With social media being as popular as it is,  it can be SO easy to vent online when you are in a bad mood and feeling a whole bunch of angry and resentful thoughts towards your partner - it isn’t uncommon to see people’s business spread all over Facebook, Twitter etc. Sure it might momentarily make you feel better to let all those feelings out and even receive support from peers, but the problem with this is that by sharing your business online you are involving others and inviting them to share their opinions on the negative part of your relationship. This means that on the likelihood that you and your partner manage to solve the conflict, others may still hold a grudge toward your partner, or continue to share their views which could possibly make it harder for you and your partner to move on from it. I always see people writing updates like 'Why can't everyone stay out of my business. A relationship is between two people' blah, blah, blah - the bottom line is they only know your business if you share it. You don't want people getting involved? Don't involve them - simple.
Next time you feel like venting why not write it down in a word document that you can later delete, or take a moment to yourself to just breathe, calm down and then talk it out with your partner, the mature way.

Picture from http://www.flinthosts.co.uk/media/images/blog/AntiSocial-Media.png



“Cheating and lying aren't struggles, they're reasons to break up.” - Patti Callahan

2) BE HONEST WITH EACH OTHER:

Without honesty, trust quickly disappears. And without trust it is very hard to stay in a progressive relationship. Jealousy, suspicion and resentment are all toxic emotions that can be formed from staying in a relationship with someone you cannot trust. A quote I like regarding trust and relationships is:
"A relationship without trust is like a car without gas - you can stay in it all you want but it isn't going anywhere."
Be honest about your needs, your feelings and anything your partner may ask you about. Remember, you don’t have to be cruel to be honest, there are nice ways to say things. Be straight, but be polite.

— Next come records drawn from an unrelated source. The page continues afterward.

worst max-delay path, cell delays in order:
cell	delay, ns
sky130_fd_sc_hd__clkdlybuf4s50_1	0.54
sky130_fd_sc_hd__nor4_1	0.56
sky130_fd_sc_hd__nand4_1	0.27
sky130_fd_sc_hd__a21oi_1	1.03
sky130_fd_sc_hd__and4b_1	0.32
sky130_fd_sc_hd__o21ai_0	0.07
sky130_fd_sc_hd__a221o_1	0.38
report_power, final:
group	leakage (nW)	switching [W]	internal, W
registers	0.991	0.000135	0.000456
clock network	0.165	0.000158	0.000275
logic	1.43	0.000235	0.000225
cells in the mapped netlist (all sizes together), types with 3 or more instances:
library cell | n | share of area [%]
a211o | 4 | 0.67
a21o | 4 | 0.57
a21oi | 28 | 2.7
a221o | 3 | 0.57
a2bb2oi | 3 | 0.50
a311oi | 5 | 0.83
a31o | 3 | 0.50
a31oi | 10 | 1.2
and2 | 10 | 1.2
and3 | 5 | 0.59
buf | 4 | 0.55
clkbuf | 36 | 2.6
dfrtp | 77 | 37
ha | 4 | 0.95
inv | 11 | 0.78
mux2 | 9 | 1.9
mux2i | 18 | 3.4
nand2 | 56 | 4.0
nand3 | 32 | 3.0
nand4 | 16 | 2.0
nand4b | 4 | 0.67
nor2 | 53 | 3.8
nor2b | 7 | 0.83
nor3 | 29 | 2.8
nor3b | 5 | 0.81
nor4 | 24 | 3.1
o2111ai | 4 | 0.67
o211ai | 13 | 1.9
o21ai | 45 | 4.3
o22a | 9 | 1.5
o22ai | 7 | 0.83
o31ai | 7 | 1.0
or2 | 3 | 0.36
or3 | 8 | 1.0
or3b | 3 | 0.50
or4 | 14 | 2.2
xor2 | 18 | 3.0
module ext_intr_collector #(
  parameter int unsigned NUM_SRC = 4
) (
  input  logic               clk_i,
  input  logic               rst_i,
  input  logic [NUM_SRC-1:0] src_i,
  input  reg_pkg::reg_req_t  reg_req_i,
  output reg_pkg::reg_rsp_t  reg_rsp_o,
  output logic [NUM_SRC-1:0] intr_o,
  output logic               irq_any_o
);

  typedef enum logic [1:0] {
    REG_PENDING  = 2'd0,
    REG_ENABLE   = 2'd1,
    REG_MODE     = 2'd2,
    REG_OVERFLOW = 2'd3
  } reg_sel_e;

  logic [NUM_SRC-1:0] pending_q, pending_d;
  logic [NUM_SRC-1:0] enable_q, enable_d;
  logic [NUM_SRC-1:0] mode_q, mode_d;
  logic [NUM_SRC-1:0] overflow_q, overflow_d;
  logic [NUM_SRC-1:0] src_q, src_d;
  logic [NUM_SRC-1:0] src_s;

  logic               addr_ok;
  logic               wr_en;
  reg_sel_e           sel;
  logic [31:0]        wmask;
  logic [NUM_SRC-1:0] wsel;
  logic [NUM_SRC-1:0] wbits;
  logic [NUM_SRC-1:0] rise;
  logic [NUM_SRC-1:0] cap_set;
  logic [NUM_SRC-1:0] ovf_set;
  logic [NUM_SRC-1:0] rdata_sel;
  logic               unused_bits;

`ifdef EXT_INTR_SYNC_EN
  logic [NUM_SRC-1:0] src_meta_q, src_meta_d;
  logic [NUM_SRC-1:0] src_sync_q, src_sync_d;

  always_comb begin
    src_meta_d = src_i;
    src_sync_d = src_meta_q;
    src_s      = src_sync_q;
  end

  always_ff @(posedge clk_i or posedge rst_i) begin
    if (rst_i) begin
      src_meta_q <= '0;
      src_sync_q <= '0;
    end else begin
      src_meta_q <= src_meta_d;
      src_sync_q <= src_sync_d;
    end
  end
`else
  always_comb src_s = src_i;
`endif

  // Byte offset and wdata bits above NUM_SRC carry no state.
  always_comb unused_bits = ^{reg_req_i.addr[1:0], reg_req_i.wdata};

  always_comb begin
    addr_ok = (reg_req_i.addr[31:4] == '0);
    wr_en   = reg_req_i.valid & reg_req_i.write & addr_ok;
    sel     = reg_sel_e'(reg_req_i.addr[3:2]);

    wmask = '0;
    for (int unsigned b = 0; b < 4; b++) begin
      wmask[b*8 +: 8] = {8{reg_req_i.wstrb[b]}};
    end
    wsel  = wmask[NUM_SRC-1:0];
    wbits = reg_req_i.wdata[NUM_SRC-1:0] & wsel;

    // src_q tracks in both modes, so a mode switch never sees a stale edge.
    rise    = src_s & ~src_q;
    cap_set = (mode_q & rise) | (~mode_q & src_s);
    ovf_set = mode_q & rise & pending_q;
    src_d   = src_s;

    pending_d  = pending_q;
    enable_d   = enable_q;
    mode_d     = mode_q;
    overflow_d = overflow_q;
    if (wr_en) begin
      unique case (sel)
        REG_PENDING:  pending_d  = pending_q & ~wbits;
        REG_ENABLE:   enable_d   = (enable_q & ~wsel) | wbits;
        REG_MODE:     mode_d     = (mode_q & ~wsel) | wbits;
        REG_OVERFLOW: overflow_d = overflow_q & ~wbits;
      endcase
    end
    // Capture is applied after the W1C so a same-cycle set wins.
    pending_d  = pending_d | cap_set;
    overflow_d = overflow_d | ovf_set;
  end

  always_comb begin
    unique case (sel)
      REG_PENDING:  rdata_sel = pending_q;
      REG_ENABLE:   rdata_sel = enable_q;
      REG_MODE:     rdata_sel = mode_q;
      REG_OVERFLOW: rdata_sel = overflow_q;
    endcase

    reg_rsp_o       = '0;
    reg_rsp_o.ready = reg_req_i.valid;
    if (addr_ok) begin
      reg_rsp_o.rdata[NUM_SRC-1:0] = rdata_sel;
    end else begin
      reg_rsp_o.error = reg_req_i.valid;
    end
  end

  always_ff @(posedge clk_i or posedge rst_i) begin
    if (rst_i) begin
      pending_q  <= '0;
      enable_q   <= '0;
      mode_q     <= '1;
      overflow_q <= '0;
      src_q      <= '0;
    end else begin
      pending_q  <= pending_d;
      enable_q   <= enable_d;
      mode_q     <= mode_d;
      overflow_q <= overflow_d;
      src_q      <= src_d;
    end
  end

  always_comb begin
    intr_o    = pending_q & enable_q;
    irq_any_o = |intr_o;
  end

endmodule

File: config.mk
export PLATFORM = sky130hd
export DESIGN_NAME = ext_intr_collector
export DESIGN_NICKNAME = d
export VERILOG_FILES = /design/src/rtl/ext_intr_collector.sv
export SDC_FILE = /design/constraint.sdc
export NUM_CORES = 1
export LEC_CHECK = 0
export BUFFER_PORTS_ARGS = -buffer_cell sky130_fd_sc_hd__buf_2
export CORE_MARGIN = 2
export CORE_UTILIZATION = 40
export DETAILED_ROUTE_END_ITERATION = 8
export PLACE_DENSITY = 0.91
export SYNTH_ARGS = -nofsm -noshare
export SYNTH_HDL_FRONTEND = slang
export SYNTH_SLANG_ARGS = --single-unit
File: constraint.sdc
create_clock -name clk_i -period 2.6 [get_ports clk_i]
set_input_delay 0.39 -clock clk_i [delete_from_list [all_inputs] [get_ports clk_i]]
set_output_delay 0.39 -clock clk_i [all_outputs]
set_load 0.02 [all_outputs]
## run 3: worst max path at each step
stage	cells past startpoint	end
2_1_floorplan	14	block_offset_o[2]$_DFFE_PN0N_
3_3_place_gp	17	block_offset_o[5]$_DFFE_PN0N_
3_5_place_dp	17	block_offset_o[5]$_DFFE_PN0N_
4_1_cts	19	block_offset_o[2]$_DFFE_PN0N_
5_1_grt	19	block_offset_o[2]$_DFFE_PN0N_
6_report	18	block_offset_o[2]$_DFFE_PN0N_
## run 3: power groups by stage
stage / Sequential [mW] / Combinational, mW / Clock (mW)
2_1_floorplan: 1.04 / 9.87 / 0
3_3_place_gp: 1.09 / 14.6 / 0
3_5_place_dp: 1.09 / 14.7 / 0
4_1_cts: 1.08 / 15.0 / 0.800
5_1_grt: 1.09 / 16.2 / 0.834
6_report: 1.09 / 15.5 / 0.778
--- src/rtl/mem_bus_arbiter_rr2.sv ---
// Two-input round-robin picker. On a tie the pointer names the winner, and the
// pointer moves away from whoever was just served when update is strobed.
module mem_arb_rr2
  import crp_mem_pkg::*;
(
  input  logic       clk,
  input  logic       reset,
  input  logic [1:0] req,
  input  logic       update,
  input  logic       servedIdx,
  output logic       pickValid,
  output logic       pickIdx
);

  logic ptr;

  always_ff @(posedge clk) begin
    if (reset) begin
      ptr <= 1'b0;
    end else if (update) begin
      ptr <= ~servedIdx;
    end
  end

  always_comb begin
    pickValid = |req;
    if (req[REQ_CPU] && req[REQ_DBG]) begin
      pickIdx = ptr;
    end else begin
      pickIdx = req[REQ_DBG];
    end
  end

endmodule

--- src/rtl/mem_bus_arbiter.sv ---
// Shares one byte-wide external memory port between the CPU and the debug loader:
// round-robin grant, one valid/ready transaction, done pulse, watchdog abort.
module mem_bus_arbiter
  import crp_mem_pkg::*;
#(
  parameter int                    ADDR_WIDTH = 15,
  parameter int                    DATA_WIDTH = 8,
  parameter int                    TIMEOUT    = TIMEOUT_DEF,
  parameter logic [DATA_WIDTH-1:0] ERR_RDATA  = ERR_RDATA_DEF
) (
  input logic              clk,
  input logic              reset,
  mem_bus_arbiter_if.slave bus
);

  localparam int                WDOG_W     = wdogWidth(TIMEOUT);
  localparam logic [WDOG_W-1:0] WDOG_LIMIT = WDOG_W'((TIMEOUT > 0) ? TIMEOUT - 1 : 0);

  arbState_t             state;
  logic [1:0]            gntReg;
  logic [1:0]            doneReg;
  logic                  errReg;
  logic [DATA_WIDTH-1:0] rdataReg;
  logic                  extValid;
  logic                  extWe;
  logic [ADDR_WIDTH-1:0] extAddr;
  logic [DATA_WIDTH-1:0] extWdata;
  logic                  curIdx;
  logic [WDOG_W-1:0]     wdogCnt;

  logic                  pickValid;
  logic                  pickIdx;
  logic                  pickWe;
  logic [ADDR_WIDTH-1:0] pickAddr;
  logic [DATA_WIDTH-1:0] pickWdata;
  logic                  wdogHit;
  logic                  finishing;

  mem_arb_rr2 rr (
    .clk       (clk),
    .reset     (reset),
    .req       (bus.req),
    .update    (finishing),
    .servedIdx (curIdx),
    .pickValid (pickValid),
    .pickIdx   (pickIdx)
  );

  always_comb begin
    pickWe    = bus.we[pickIdx];
    pickAddr  = pickIdx ? bus.addr[2*ADDR_WIDTH-1:ADDR_WIDTH] : bus.addr[ADDR_WIDTH-1:0];
    pickWdata = pickIdx ? bus.wdata[2*DATA_WIDTH-1:DATA_WIDTH] : bus.wdata[DATA_WIDTH-1:0];
  end

  // A ready arriving in the watchdog's last cycle wins over the abort.
  assign wdogHit   = (TIMEOUT > 0) && (wdogCnt == WDOG_LIMIT);
  assign finishing = (state == ST_ACCESS) && (bus.ext_ready || wdogHit);

  always_ff @(posedge clk) begin
    if (reset) begin
      state    <= ST_IDLE;
      gntReg   <= '0;
      doneReg  <= '0;
      errReg   <= 1'b0;
      rdataReg <= '0;
      extValid <= 1'b0;
      extWe    <= 1'b0;
      extAddr  <= '0;
      extWdata <= '0;
      curIdx   <= 1'b0;
      wdogCnt  <= '0;
    end else begin
      gntReg  <= '0;
      doneReg <= '0;
      errReg  <= 1'b0;
      unique case (state)
        ST_IDLE: begin
          if (pickValid) begin
            state           <= ST_ACCESS;
            curIdx          <= pickIdx;
            gntReg[pickIdx] <= 1'b1;
            extValid        <= 1'b1;
            extWe           <= pickWe;
            extAddr         <= pickAddr;
            extWdata        <= pickWdata;
            wdogCnt         <= '0;
          end
        end
        ST_ACCESS: begin
          if (bus.ext_ready) begin
            state           <= ST_DONE;
            extValid        <= 1'b0;
            doneReg[curIdx] <= 1'b1;
            if (!extWe) begin
              rdataReg <= bus.ext_rdata;
            end
          end else if (wdogHit) begin
            state           <= ST_DONE;
            extValid        <= 1'b0;
            doneReg[curIdx] <= 1'b1;
            errReg          <= 1'b1;
            if (!extWe) begin
              rdataReg <= ERR_RDATA;
            end
          end else begin
            wdogCnt <= wdogCnt + 1'b1;
          end
        end
        ST_DONE: begin
          state <= ST_IDLE;
        end
        default: begin
          state <= ST_IDLE;
        end
      endcase
    end
  end

  assign bus.gnt       = gntReg;
  assign bus.done      = doneReg;
  assign bus.err       = errReg;
  assign bus.rdata     = rdataReg;
  assign bus.ext_valid = extValid;
  assign bus.ext_we    = extWe;
  assign bus.ext_addr  = extAddr;
  assign bus.ext_wdata = extWdata;

endmodule

--- src/flat_wrapper.sv ---
// flat-port wrapper written by rule: the top's interface ports become plain ports
module mem_bus_arbiter_flat import crp_mem_pkg::*;
#(
  parameter int                    ADDR_WIDTH = 15,
  parameter int                    DATA_WIDTH = 8,
  parameter int                    TIMEOUT    = TIMEOUT_DEF,
  parameter logic [DATA_WIDTH-1:0] ERR_RDATA  = ERR_RDATA_DEF
)
  (clk, reset, bus_req, bus_we, bus_addr, bus_wdata, bus_ext_ready, bus_ext_rdata, bus_gnt, bus_done, bus_err, bus_rdata, bus_ext_valid, bus_ext_we, bus_ext_addr, bus_ext_wdata);
  mem_bus_arbiter_if #(.ADDR_WIDTH(ADDR_WIDTH), .DATA_WIDTH(DATA_WIDTH)) bus_i ();
  input logic clk;
  input logic reset;
  input wire logic [$bits(bus_i.req)-1:0] bus_req;
  input wire logic [$bits(bus_i.we)-1:0] bus_we;
  input wire logic [$bits(bus_i.addr)-1:0] bus_addr;
  input wire logic [$bits(bus_i.wdata)-1:0] bus_wdata;
  input wire logic [$bits(bus_i.ext_ready)-1:0] bus_ext_ready;
  input wire logic [$bits(bus_i.ext_rdata)-1:0] bus_ext_rdata;
  output wire logic [$bits(bus_i.gnt)-1:0] bus_gnt;
  output wire logic [$bits(bus_i.done)-1:0] bus_done;
  output wire logic [$bits(bus_i.err)-1:0] bus_err;
  output wire logic [$bits(bus_i.rdata)-1:0] bus_rdata;
  output wire logic [$bits(bus_i.ext_valid)-1:0] bus_ext_valid;
  output wire logic [$bits(bus_i.ext_we)-1:0] bus_ext_we;
  output wire logic [$bits(bus_i.ext_addr)-1:0] bus_ext_addr;
  output wire logic [$bits(bus_i.ext_wdata)-1:0] bus_ext_wdata;
  assign bus_i.req = bus_req;
  assign bus_i.we = bus_we;
  assign bus_i.addr = bus_addr;
  assign bus_i.wdata = bus_wdata;
  assign bus_i.ext_ready = bus_ext_ready;
  assign bus_i.ext_rdata = bus_ext_rdata;
  assign bus_gnt = bus_i.gnt;
  assign bus_done = bus_i.done;
  assign bus_err = bus_i.err;
  assign bus_rdata = bus_i.rdata;
  assign bus_ext_valid = bus_i.ext_valid;
  assign bus_ext_we = bus_i.ext_we;
  assign bus_ext_addr = bus_i.ext_addr;
  assign bus_ext_wdata = bus_i.ext_wdata;
  mem_bus_arbiter #(.ADDR_WIDTH(ADDR_WIDTH), .DATA_WIDTH(DATA_WIDTH), .TIMEOUT(TIMEOUT), .ERR_RDATA(ERR_RDATA)) u_core (.clk(clk), .reset(reset), .bus(bus_i));
endmodule
--- config.mk ---
export PLATFORM = sky130hd
export DESIGN_NAME = mem_bus_arbiter_flat
export DESIGN_NICKNAME = d
export VERILOG_FILES = /design/src/rtl/mem_bus_arbiter_pkg.sv /design/src/rtl/mem_bus_arbiter_if.sv /design/src/rtl/mem_bus_arbiter_rr2.sv /design/src/rtl/mem_bus_arbiter.sv /design/src/flat_wrapper.sv
export SDC_FILE = /design/constraint.sdc
export NUM_CORES = 1
export LEC_CHECK = 0
export BUFFER_PORTS_ARGS = -buffer_cell sky130_fd_sc_hd__buf_4
export CAP_MARGIN = 20
export CORE_AREA = 2 2 72 74
export CTS_CLUSTER_DIAMETER = 60
export CTS_CLUSTER_SIZE = 28
export DETAILED_ROUTE_END_ITERATION = 8
export DIE_AREA = 0 0 74 76
export PLACE_DENSITY = 0.78
export SYNTH_ARGS = -nofsm -noshare
export SYNTH_HDL_FRONTEND = slang
export SYNTH_HIERARCHICAL = 1
export SYNTH_SLANG_ARGS = --single-unit
--- constraint.sdc ---
create_clock -name clk -period 2.21 [get_ports clk]
set_input_delay 0.663 -clock clk [delete_from_list [all_inputs] [get_ports clk]]
set_output_delay 0.663 -clock clk [all_outputs]
set_load 0.02 [all_outputs]
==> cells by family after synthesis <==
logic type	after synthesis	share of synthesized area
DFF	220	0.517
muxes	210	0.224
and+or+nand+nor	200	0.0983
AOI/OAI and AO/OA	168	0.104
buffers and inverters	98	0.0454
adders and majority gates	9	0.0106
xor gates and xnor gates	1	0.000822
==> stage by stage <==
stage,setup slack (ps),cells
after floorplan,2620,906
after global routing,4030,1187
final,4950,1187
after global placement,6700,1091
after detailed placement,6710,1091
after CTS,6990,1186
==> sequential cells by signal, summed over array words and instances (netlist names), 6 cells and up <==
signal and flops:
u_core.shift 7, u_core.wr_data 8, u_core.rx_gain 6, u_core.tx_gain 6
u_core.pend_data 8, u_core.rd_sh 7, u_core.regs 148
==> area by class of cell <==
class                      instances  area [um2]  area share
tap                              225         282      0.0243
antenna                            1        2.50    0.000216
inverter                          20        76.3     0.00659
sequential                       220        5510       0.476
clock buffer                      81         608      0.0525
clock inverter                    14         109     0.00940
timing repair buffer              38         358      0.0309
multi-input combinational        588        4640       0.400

“The liar's punishment is, not in the least that he is not believed, but that he cannot believe anyone else.”
― George Bernard-Shaw

If you are constantly lying, it can be hard to believe that others around you are telling the truth, which can lead to paranoia in your relationship.


“Things come apart so easily when they have been held together with lies.”
― Dorothy Allison

3) HAVE FUN: 

Fun you say? Yes, of course you are meant to have fun in your relationship, it’s not suppose to be draining, repetitive or boring. Being playful keeps the bond growing! Make each other smile, watch a bit of comedy, go for walks, go to festivals together, on holiday, to studio tours, a gig - whatever it is you two like to do, it can be something you used to do a lot or something completely new.
Another quick tip whilst we are talking about all things fun - work... try not to have this as one of your relationship's main topic's of discussion- it's nice to briefly share work goss, but then relax, have fun, separate yourself from it - always working and always talking about work is known to be a stress causing factor in relationships. You should love your work, but love your relationship too. Make time for no work just fun. 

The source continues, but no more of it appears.